Jordi Blasi
Diseñador Industrial
15 de Noviembre de 2017

Charles y Ray Eames consideraban el diseño como la suma de los pequeños detalles. Detalles, aparentemente menores que -a menudo- convierten a un buen diseño en algo extraordinario.

Un ejemplo de ello lo encontramos en las conteras. Ese pequeño elemento situado a modo de zapato en las patas de las sillas o las mesas y que permite una mejor fricción con el suelo. Para los Eames, mejorar las conteras fue una labor importante, de la que dan fe los constantes rediseños y mejoras en cada nueva silla o mesa que abordaban.

Sólo para la silla DCM, entre 1946 y 1958, rediseñaron sus conteras hasta tres veces. Las primeras, de metal y caucho, fueron sustituidas un nuevo modelo que confería un par de ventajas: quedaban insertadas en las patas, eliminando la necesidad de perforarlas y a la vez absorbían buena parte del movimiento. El único problema era que fácilmente se desencajaban, pudiéndose extraviar con facilidad.

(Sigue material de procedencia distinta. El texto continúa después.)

`config.mk`:
```
export PLATFORM = sky130hd
export DESIGN_NAME = serial_addsub
export DESIGN_NICKNAME = d
export VERILOG_FILES = /design/src/rtl/serial_addsub_pkg.sv /design/src/rtl/serial_addsub_full_adder.sv /design/src/rtl/serial_addsub.sv
export SDC_FILE = /design/constraint.sdc
export NUM_CORES = 1
export LEC_CHECK = 0
export CORE_MARGIN = 2
export CORE_UTILIZATION = 55
export CTS_BUF_LIST = sky130_fd_sc_hd__clkbuf_4
export DETAILED_ROUTE_END_ITERATION = 8
export DONT_BUFFER_PORTS = 1
export HOLD_SLACK_MARGIN = 0.15
export PLACE_DENSITY = 0.69
export SYNTH_ARGS = -nofsm -noshare
export SYNTH_HDL_FRONTEND = slang
export SYNTH_SLANG_ARGS = --single-unit
```
`constraint.sdc`:
```
create_clock -name clk -period 2.3 [get_ports clk]
set_input_delay 0.23 -clock clk [delete_from_list [all_inputs] [get_ports clk]]
set_output_delay 0.23 -clock clk [all_outputs]
set_load 0.02 [all_outputs]
```
`src/rtl/serial_addsub_pkg.sv`:
```
`timescale 1ns/1ps
`default_nettype none
// ============================================================================
// serial_addsub_pkg : state encoding and counter sizing for serial_addsub
// Revision: 1.0
// ============================================================================
package serial_addsub_pkg;

    typedef enum logic [1:0] {
        IDLE  = 2'd0,
        SHIFT = 2'd1,
        DONE  = 2'd2
    } state_t;

    // Bit counter width for a given operand width (never narrower than 1 bit)
    function automatic int cnt_width(input int width);
        return (width > 1) ? $clog2(width) : 1;
    endfunction

    localparam int DEFAULT_WIDTH = 4;
    localparam int CNT_W         = cnt_width(DEFAULT_WIDTH);

endpackage
`default_nettype wire

```
`src/rtl/serial_addsub_full_adder.sv`:
```
`timescale 1ns/1ps
`default_nettype none
// ============================================================================
// full_adder_1bit : combinational one-bit full-adder cell
// Revision: 1.0
// ============================================================================
module full_adder_1bit (
    input  logic a,
    input  logic b,
    input  logic cin,
    output logic s,
    output logic cout
);

    assign s    = a ^ b ^ cin;
    assign cout = (a & b) | (a & cin) | (b & cin);

endmodule
`default_nettype wire

```
`src/rtl/serial_addsub.sv`:
```
`timescale 1ns/1ps
`default_nettype none
// ============================================================================
// serial_addsub : bit-serial add/subtract, one bit per clock, LSB first.
// Optional zero flag output enabled by SERIAL_ADDSUB_ZERO_FLAG_EN.
// Revision: 1.0
// ============================================================================
module serial_addsub #(
    parameter int WIDTH = 4
) (
    input  logic             clk,
    input  logic             rst,
    input  logic             start,
    input  logic [WIDTH-1:0] a,
    input  logic [WIDTH-1:0] b,
    input  logic             cin,
    input  logic             sub,
    output logic             busy,
    output logic             done,
    output logic [WIDTH-1:0] sum,
    output logic             cout,
    output logic             overflow
`ifdef SERIAL_ADDSUB_ZERO_FLAG_EN
    ,
    output logic             zero
`endif
);

    import serial_addsub_pkg::*;

    localparam int                 c_cnt_w = cnt_width(WIDTH);
    localparam logic [c_cnt_w-1:0] c_last  = c_cnt_w'(WIDTH - 1);

    state_t             r_state;
    state_t             w_next;
    logic [WIDTH-1:0]   r_a;
    logic [WIDTH-1:0]   r_b;
    logic [WIDTH-1:0]   r_shift;
    logic [WIDTH-1:0]   r_sum;
    logic [c_cnt_w-1:0] r_cnt;
    logic               r_carry;
    logic               r_cout;
    logic               r_ovf;
    logic               w_abit;
    logic               w_bbit;
    logic               w_s;
    logic               w_co;
    logic               w_last;
    logic [WIDTH-1:0]   w_shift_next;

    assign w_abit       = r_a[r_cnt];
    assign w_bbit       = r_b[r_cnt];
    assign w_last       = (r_cnt == c_last);
    assign w_shift_next = {w_s, r_shift[WIDTH-1:1]};

    full_adder_1bit u_fa (
        .a    (w_abit),
        .b    (w_bbit),
        .cin  (r_carry),
        .s    (w_s),
        .cout (w_co)
    );

    always_comb begin
        w_next = r_state;
        case (r_state)
            IDLE:    if (start) w_next = SHIFT;
            SHIFT:   if (w_last) w_next = DONE;
            DONE:    w_next = IDLE;
            default: w_next = IDLE;
        endcase
    end

    always_ff @(posedge clk) begin
        if (rst) begin
            r_state <= IDLE;
            r_a     <= '0;
            r_b     <= '0;
            r_shift <= '0;
            r_sum   <= '0;
            r_cnt   <= '0;
            r_carry <= 1'b0;
            r_cout  <= 1'b0;
            r_ovf   <= 1'b0;
        end else begin
            r_state <= w_next;
            case (r_state)
                IDLE: begin
                    if (start) begin
                        // Subtraction is a + ~b + ~borrow on the same adder
                        r_a     <= a;
                        r_b     <= b ^ {WIDTH{sub}};
                        r_carry <= cin ^ sub;
                        r_cnt   <= '0;
                    end
                end
                SHIFT: begin
                    r_carry <= w_co;
                    r_shift <= w_shift_next;
                    r_cnt   <= r_cnt + c_cnt_w'(1);
                    if (w_last) begin
                        // r_carry is still the carry into the MSB on this edge
                        r_sum  <= w_shift_next;
                        r_cout <= w_co;
                        r_ovf  <= r_carry ^ w_co;
                    end
                end
                default: ;
            endcase
        end
    end

`ifdef SERIAL_ADDSUB_ZERO_FLAG_EN
    logic r_zero;

    always_ff @(posedge clk) begin
        if (rst) begin
            r_zero <= 1'b0;
        end else if (r_state == SHIFT && w_last) begin
            r_zero <= (w_shift_next == '0);
        end
    end

    assign zero = r_zero;
`endif

    assign busy     = (r_state != IDLE);
    assign done     = (r_state == DONE);
    assign sum      = r_sum;
    assign cout     = r_cout;
    assign overflow = r_ovf;

endmodule
`default_nettype wire

```
==> impl_metrics.env <==
export IMPL_timing_setup_tns_ns=0
export IMPL_cts_max_path_buffers=2
export IMPL_crit_arrival_ns=2.18
export IMPL_grt_usage=0.1844
export IMPL_yosys_warnings=0
export IMPL_place_inst=101
export IMPL_worst_slew_margin_rel=0.3833
export IMPL_endpoint="r_b[2]"
export IMPL_power_density_cell_area_mw_per_mm2=719.1
export IMPL_setup_repair_after_global_routing_missed_its_margin="false"
export IMPL_p_total_mw=0.8143
export IMPL_gp_congestion=0.7301
export IMPL_synth_area_per_cell_sq_um=10.84
export IMPL_postSynthRegisterBits=22
export IMPL_setup_worst_path_end_class="flip-flop"
export IMPL_std_cell_rows=15
export IMPL_layout_worst_path_cycle_share=0.8339
export IMPL_vdd_ir_drop_max_v=0.0007030
export IMPL_rr_startpoint="r_state[1]"
export IMPL_critPathRequiredTime_ns=2.57
export IMPL_synth_net_count=105
export IMPL_fp_coreArea_sq_mm=0.001689
export IMPL_setup_worst_path_start_class="flip-flop"
export IMPL_clock_fmax_mhz=521.4
export IMPL_cap_viol_max_count=0
export IMPL_grt_start_max_net_pins=23
export IMPL_ys_types=22
export IMPL_first_global_vias=606
export IMPL_num_vias=636
export IMPL_drt_initial_drc_count=5
export IMPL_cts_resized=0
export IMPL_routed_wire_length_per_instance_um=13.90
export IMPL_synth_top_cell_by_area="dfxtp_1"
export IMPL_path_clk_slew_ns=0.12
export IMPL_worst_hold_path_type="in -> reg"
export IMPL_first_pass_iters=4
export IMPL_timing_final_hold_violations=0
export IMPL_detailedPlacementHpwl_mm=1.090
export IMPL_fp_dieArea_sq_mm=0.002128
export IMPL_reg2regPathDepth=4
export IMPL_finalSetupViolCount=0
export IMPL_slew_viols_final=0
export IMPL_global_route_overflow_total=0
export IMPL_worst_hold_slack_ns=0.2612
export IMPL_critical_path_peak_fanout=13
export IMPL_initial_utilization=0.5778
export IMPL_outcome="finished, final reports clean"
export IMPL_synth_cells=90
export IMPL_worstSkewPairLatency_ns=0.31
export IMPL_antenna_cells_inserted=0
export IMPL_synth_largest_type_area_fraction=0.4513
export IMPL_die_height_um=46.13
export IMPL_port_buffers=0
export IMPL_critPathLaunch="r_state[1]"
export IMPL_ctsRootBufferMaster="clkbuf_4"
export IMPL_die_width_um=46.13
export IMPL_viasPerCell=5.436
export IMPL_reg2reg_slack_ns=0.38
export IMPL_final_nets=116
export IMPL_post_route_cells_drive_above_1_share=0.1300
export IMPL_post_route_min_period_ns=1.918
export IMPL_skew_ns=0.003641
export IMPL_route_final_wire_length_mm=1.626
export IMPL_grt_pass1_wl_mm=2.670
export IMPL_worstReg2RegEnd="r_b[2]"
export IMPL_worst_pin_slew_ns=0.9221
export IMPL_critical_path_class="reg -> reg"
export IMPL_cts_made_buffers=3
export IMPL_seq_area_frac_synth=0.4513
export IMPL_detail_route_drc_violations=0
export IMPL_final_fill_count=140
export IMPL_synthesized_cell_area_sq_um=975.9
export IMPL_num_io_pins=21
export IMPL_leakage_nw=0.4223
export IMPL_area_growth_pct=16.03
export IMPL_drt_antenna_violating_nets=0
export IMPL_post_cts_buffers=0
export IMPL_cts_htree_levels=1
export IMPL_post_layout_nonfiller_instances=117
export IMPL_cts_tree="done"
export IMPL_yosys_top_cells_area="dfxtp_1 45%, mux2i_1 11%, a211oi_2 7.7%"
export IMPL_antenna_found_initial=0
export IMPL_clkSinkCount=22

Finalmente, un tercer rediseño de la contera, incorporó un nuevo material: Fabricadas de nylon, las nuevas conteras tenían un pivote incorporado para que, con solo una pequeña cantidad de presión, se ajustaran a las diferentes superficies del suelo. Aunque requerían, como en el primer modelo, perforar las patas de las sillas, su diseño y material, las convirtió en virtualmente indestructibles.